Also—or was Tor imagining this?—Ci was changing in other ways. Before, as soon as Geoffrey’s car had puttered down the slope, she’d been full of plans for them both; now she
seemed more secretive, more aloof. She’d shouted at Tor the other day for hogging the phone.

The servants seemed to have noticed, too. Yesterday, when Tor had asked Pandit where the memsahib was, he’d given her an odd sneering look, then opened his palms to show how empty they were. Very disrespectful. Afterward, she’d heard the servants laughing in the pantry.

It made Tor wonder if everybody here knew something she didn’t, or if she was outstaying her welcome, which would be such a shame because she was still having the most wonderful time.

Anyway, Ci had been instantly enthusiastic about Rose coming; she’d even offered to lend her the car. If she hadn’t had wet nail varnish, Tor would have kissed her.

“Are you sure about the car?

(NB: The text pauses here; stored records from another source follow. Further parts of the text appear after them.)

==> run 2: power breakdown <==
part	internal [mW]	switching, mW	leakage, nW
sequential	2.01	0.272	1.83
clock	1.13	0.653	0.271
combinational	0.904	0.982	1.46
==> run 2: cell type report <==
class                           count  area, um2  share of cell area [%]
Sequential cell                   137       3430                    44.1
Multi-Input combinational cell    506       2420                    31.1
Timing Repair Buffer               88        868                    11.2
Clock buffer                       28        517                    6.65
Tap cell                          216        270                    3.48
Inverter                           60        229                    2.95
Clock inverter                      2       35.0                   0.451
`config.mk`:
```
export PLATFORM = sky130hd
export DESIGN_NAME = mem_port_arbiter
export DESIGN_NICKNAME = d
export VERILOG_FILES = /design/src/rtl/mem_arb_pkg.sv /design/src/rtl/mem_arb_pick.sv /design/src/rtl/mem_port_arbiter.sv
export SDC_FILE = /design/constraint.sdc
export NUM_CORES = 1
export LEC_CHECK = 0
export ABC_AREA = 1
export CAP_MARGIN = 10
export CORE_UTILIZATION = 25
export CTS_CLUSTER_SIZE = 8
export DETAILED_ROUTE_END_ITERATION = 7
export DONT_BUFFER_PORTS = 1
export HOLD_SLACK_MARGIN = 0.05
export SLEW_MARGIN = 10
export SYNTH_ARGS = -nofsm -noshare
export SYNTH_HDL_FRONTEND = slang
export SYNTH_SLANG_ARGS = --single-unit
```
`constraint.sdc`:
```
create_clock -name clk -period 2.04 [get_ports clk]
set_input_delay 0.408 -clock clk [delete_from_list [all_inputs] [get_ports clk]]
set_output_delay 0.408 -clock clk [all_outputs]
set_load 0.02 [all_outputs]
```
[config.mk]
export PLATFORM = sky130hd
export DESIGN_NAME = rx_packet_ctrl
export DESIGN_NICKNAME = d
export VERILOG_FILES = /design/src/rtl/rx_packet_ctrl.sv
export SDC_FILE = /design/constraint.sdc
export NUM_CORES = 1
export LEC_CHECK = 0
export BUFFER_PORTS_ARGS = -buffer_cell sky130_fd_sc_hd__buf_2
export CAP_MARGIN = 40
export CELL_PAD_IN_SITES_DETAIL_PLACEMENT = 2
export CELL_PAD_IN_SITES_GLOBAL_PLACEMENT = 2
export CORE_MARGIN = 5
export CORE_UTILIZATION = 37
export CTS_BUF_LIST = sky130_fd_sc_hd__clkbuf_4
export CTS_CLUSTER_SIZE = 14
export DETAILED_ROUTE_END_ITERATION = 8
export PLACE_DENSITY = 0.79
export SLEW_MARGIN = 20
export SYNTH_ARGS = -nofsm -noshare
export SYNTH_HDL_FRONTEND = slang
export SYNTH_SLANG_ARGS = --single-unit
[constraint.sdc]
create_clock -name clk -period 2.6 [get_ports clk]
set_clock_uncertainty 0.05 [all_clocks]
set_input_delay 0.52 -clock clk [delete_from_list [all_inputs] [get_ports clk]]
set_output_delay 0.52 -clock clk [all_outputs]
set_load 0.05 [all_outputs]
[src/rtl/rx_packet_ctrl.sv]
// ---------------------------------------------------------------------------
// rx_packet_ctrl
//
// Receive-side packet controller. It consumes decoded, de-stuffed bytes from
// the line decoder. It checks the sync byte and the PID. Token and handshake
// packets are followed to their end-of-packet. Data payload goes into the
// data buffer. The last two bytes of every data packet are the CRC16, so they
// are held back and never written.
//
// Ports
//   clk                   rising-edge system clock
//   n_rst                 asynchronous active-low reset
//   byte_valid            one-cycle pulse, rx_byte is valid
//   rx_byte[7:0]          decoded, de-stuffed byte
//   eop                   one-cycle pulse, end of packet seen on the line
//   line_err              one-cycle pulse, bit-stuff or line-state violation
//   buffer_occupancy[6:0] current data buffer fill, 0..64
//   rx_packet[3:0]        PID of the last accepted packet
//   rx_data_ready         a complete, valid data packet is in the buffer
//   rx_transfer_active    a packet is being received (state != IDLE)
//   rx_error              the last packet was in error
//   flush                 one-cycle pulse that empties the buffer
//   store_rx_packet_data  one-cycle write strobe to the buffer
//   rx_packet_data[7:0]   byte written with the store strobe
// ---------------------------------------------------------------------------
module rx_packet_ctrl (
  input  logic       clk,
  input  logic       n_rst,
  input  logic       byte_valid,
  input  logic [7:0] rx_byte,
  input  logic       eop,
  input  logic       line_err,
  input  logic [6:0] buffer_occupancy,
  output logic [3:0] rx_packet,
  output logic       rx_data_ready,
  output logic       rx_transfer_active,
  output logic       rx_error,
  output logic       flush,
  output logic       store_rx_packet_data,
  output logic [7:0] rx_packet_data
);

  localparam logic [7:0] SYNC_BYTE = 8'h80;
  localparam logic [6:0] BUF_FULL  = 7'd64;

  localparam logic [3:0] PID_OUT   = 4'b0001;
  localparam logic [3:0] PID_IN    = 4'b1001;
  localparam logic [3:0] PID_DATA0 = 4'b0011;
  localparam logic [3:0] PID_DATA1 = 4'b1011;
  localparam logic [3:0] PID_ACK   = 4'b0010;
  localparam logic [3:0] PID_NAK   = 4'b1010;
  localparam logic [3:0] PID_STALL = 4'b1110;

  typedef enum logic [2:0] {
    IDLE, PID, TOK1, TOK2, TOK_EOP, HS_EOP, DATA, DRAIN
  } state_t;

  state_t     state, state_n;
  logic [7:0] h0, h1, h0_n, h1_n;   // h0 = newest payload byte, h1 = older
  logic [1:0] count, count_n;       // number of valid bytes in h0/h1
  logic [3:0] rx_packet_n;
  logic       rx_error_n, rx_data_ready_n, flush_n, store_n;
  logic [7:0] rx_packet_data_n;
  logic       pid_ok;

  // A PID byte carries its 4-bit code in the low nibble and the complement
  // of that code in the high nibble.
  assign pid_ok = (rx_byte[7:4] == ~rx_byte[3:0]);

  // NOTE: every signal assigned in this block gets a default first. A path
  // that leaves a signal unassigned would otherwise infer a latch.
  always_comb begin
    state_n          = state;
    h0_n             = h0;
    h1_n             = h1;
    count_n          = count;
    rx_packet_n      = rx_packet;
    rx_error_n       = rx_error;
    rx_data_ready_n  = rx_data_ready;
    rx_packet_data_n = rx_packet_data;
    flush_n          = 1'b0;
    store_n          = 1'b0;

    // A line error aborts any packet in progress. It has priority over eop
    // and over byte_valid.
    if (state != IDLE && line_err) begin
      state_n    = DRAIN;
      rx_error_n = 1'b1;
    end else begin
      unique case (state)
        IDLE: begin
          if (byte_valid) begin
            if (rx_byte == SYNC_BYTE) begin
              state_n         = PID;
              rx_error_n      = 1'b0;
              rx_data_ready_n = 1'b0;
            end else begin
              state_n    = DRAIN;
              rx_error_n = 1'b1;
            end
          end
        end

        PID: begin
          if (eop) begin
            state_n    = IDLE;
            rx_error_n = 1'b1;
          end else if (byte_valid) begin
            if (!pid_ok) begin
              state_n    = DRAIN;
              rx_error_n = 1'b1;
            end else begin
              case (rx_byte[3:0])
                PID_OUT, PID_IN: begin
                  state_n     = TOK1;
                  rx_packet_n = rx_byte[3:0];
                end
                PID_ACK, PID_NAK, PID_STALL: begin
                  state_n     = HS_EOP;
                  rx_packet_n = rx_byte[3:0];
                end
                PID_DATA0, PID_DATA1: begin
                  state_n     = DATA;
                  rx_packet_n = rx_byte[3:0];
                  flush_n     = 1'b1;
                  count_n     = 2'd0;
                end
                default: begin
                  state_n    = DRAIN;
                  rx_error_n = 1'b1;
                end
              endcase
            end
          end
        end

        TOK1, TOK2: begin
          // The two token bytes (address/endpoint/CRC5) are not stored.
          if (eop) begin
            state_n    = IDLE;
            rx_error_n = 1'b1;
          end else if (byte_valid) begin
            state_n = (state == TOK1) ? TOK2 : TOK_EOP;
          end
        end

        TOK_EOP, HS_EOP: begin
          if (eop) begin
            state_n = IDLE;
          end else if (byte_valid) begin
            state_n    = DRAIN;
            rx_error_n = 1'b1;
          end
        end

        DATA: begin
          if (eop) begin
            // A good data packet ends with exactly the two CRC bytes held.
            state_n = IDLE;
            if (count == 2'd2) rx_data_ready_n = 1'b1;
            else               rx_error_n      = 1'b1;
          end else if (byte_valid) begin
            if (count == 2'd2 && buffer_occupancy == BUF_FULL) begin
              state_n    = DRAIN;
              rx_error_n = 1'b1;
            end else begin
              if (count == 2'd2) begin
                store_n          = 1'b1;
                rx_packet_data_n = h1;
              end else begin
                count_n = count + 2'd1;
              end
              h1_n = h0;
              h0_n = rx_byte;
            end
          end
        end

        DRAIN: begin
          if (eop) state_n = IDLE;
        end

        default: state_n = IDLE;
      endcase
    end
  end

  // NOTE: sequential state uses non-blocking assignments only, so every
  // register samples the values that were present before the edge.
  // NOTE: the holding registers h0/h1 are reset along with the control state.
  // This leaves no register in an unknown state after reset.
  always_ff @(posedge clk or negedge n_rst) begin
    if (!n_rst) begin
      state                <= IDLE;
      h0                   <= 8'h00;
      h1                   <= 8'h00;
      count                <= 2'd0;
      rx_packet            <= 4'h0;
      rx_error             <= 1'b0;
      rx_data_ready        <= 1'b0;
      rx_transfer_active   <= 1'b0;
      flush                <= 1'b0;
      store_rx_packet_data <= 1'b0;
      rx_packet_data       <= 8'h00;
    end else begin
      state                <= state_n;
      h0                   <= h0_n;
      h1                   <= h1_n;
      count                <= count_n;
      rx_packet            <= rx_packet_n;
      rx_error             <= rx_error_n;
      rx_data_ready        <= rx_data_ready_n;
      rx_transfer_active   <= (state_n != IDLE);
      flush                <= flush_n;
      store_rx_packet_data <= store_n;
      rx_packet_data       <= rx_packet_data_n;
    end
  end

endmodule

Why are you so nice to me?”

Ci Ci, who wasn’t a great hugger, had popped a kiss into the air. “Because you’re fun and because your days are numbered. I got a letter from your mother this morning asking me to book your ticket home after the season ends in February.”

 

It had taken Tor at least a couple of hours to absorb the full impact of this bombshell, and even then she refused to believe it was true. Surely someone would propose to her, or something would turn up. At any rate, it now seemed absolutely and crucially important for her to see Rose as soon as possible.

Jack had answered the phone.

“Please can Rose come out and play with me?” she’d said in her whiny-child voice. “I’ll scream till I’m sick if you don’t.”

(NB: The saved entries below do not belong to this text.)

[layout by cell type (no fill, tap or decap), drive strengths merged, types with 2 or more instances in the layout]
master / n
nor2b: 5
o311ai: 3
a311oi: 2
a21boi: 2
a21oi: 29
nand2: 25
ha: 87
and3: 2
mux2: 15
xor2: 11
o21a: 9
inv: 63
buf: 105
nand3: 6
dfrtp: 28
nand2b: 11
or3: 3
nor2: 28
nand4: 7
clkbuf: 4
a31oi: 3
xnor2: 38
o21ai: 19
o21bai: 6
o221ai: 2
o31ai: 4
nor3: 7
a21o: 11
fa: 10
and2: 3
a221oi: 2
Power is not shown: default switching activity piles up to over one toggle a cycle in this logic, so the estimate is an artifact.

And, oh, what a stuffed shirt he was, he’d replied as though she’d been completely serious.

“I’ll have to check diaries, but I think that will be fine.”

He’d droned on about a visiting colonel and company orders as if she was asking him, too, which she definitely wasn’t. Then there was a brief
whoompf
down the line and a thump.

“Tor, oh, darling Torrie,” Rose sang. “I’m so happy to hear you.”

“Rose, this is an emergency,” she said. “You have to come and see me. You can take the Deccan Express and we’ll have a what-the-hell day and a good gup.”

“A what?” Rose’s voice faded through the crackles.

“Play truant, drink champagne, eat chocolates. Rose. I’m bursting, I have so many things to tell you.”

“Hang on a tick.” Subdued murmurings in the background.

“That’s absolutely fine, darling.” Rose was back. “Jack says the ladies’ carriage is perfectly safe.”

Tor didn’t need Jack to tell her that.

But then Jack had surprised Tor by ringing back an hour later and whispering, “I want to give Rose a surprise. Will you buy her a bottle of champagne when you go out to lunch? Tell her it’s from me.”

She doubted whether Ollie would have thought of that.

But then all men found Rose irresistible. Tor had accepted this long ago; she knew she’d always have to work harder.

 

On Thursday the following week, Tor was sitting crouched forward in Ci’s car sweating with fear. Rose’s train was due in half an hour, and now she was at the wheel flying solo, wondering if she hadn’t slightly exaggerated her competence as a driver. She’d had three lessons in her father’s Austin, lurching up a muddy farm track, and a couple of drives in quiet lanes, but nothing that even remotely prepared her for the seething chaos of Bombay traffic.

Also, Ci’s car, the bottle-green Model T Ford, had been shipped out to India in the hold of the
Empress of India
the year before and was as much revered as a household god at Tambourine. Every morning, Pandit polished the rims of
its chrome headlights to an eye-piercing shine. He tenderly washed the running boards, using an old toothbrush to get between the cracks, and filled up its water tank with fresh water. He put beeswax on the leather seats, and refreshed the mints that lived in the glove box alongside Ci’s kid gloves and little onyx lighter. Tor was sure he would have put garlands of flowers around the mirrors and offerings of rice on the seats had he been allowed.

Bug-eyed with concentration, she turned right into Marine Drive. The traffic wasn’t too bad here. At the traffic lights she stopped and took a deep breath. As she flipped out the little orange indicator and turned left into a whirling maelstrom of rickshaws, bullock carts, bicycles, horses, donkeys, and motor cars, her heart was thumping so loud she could hear it.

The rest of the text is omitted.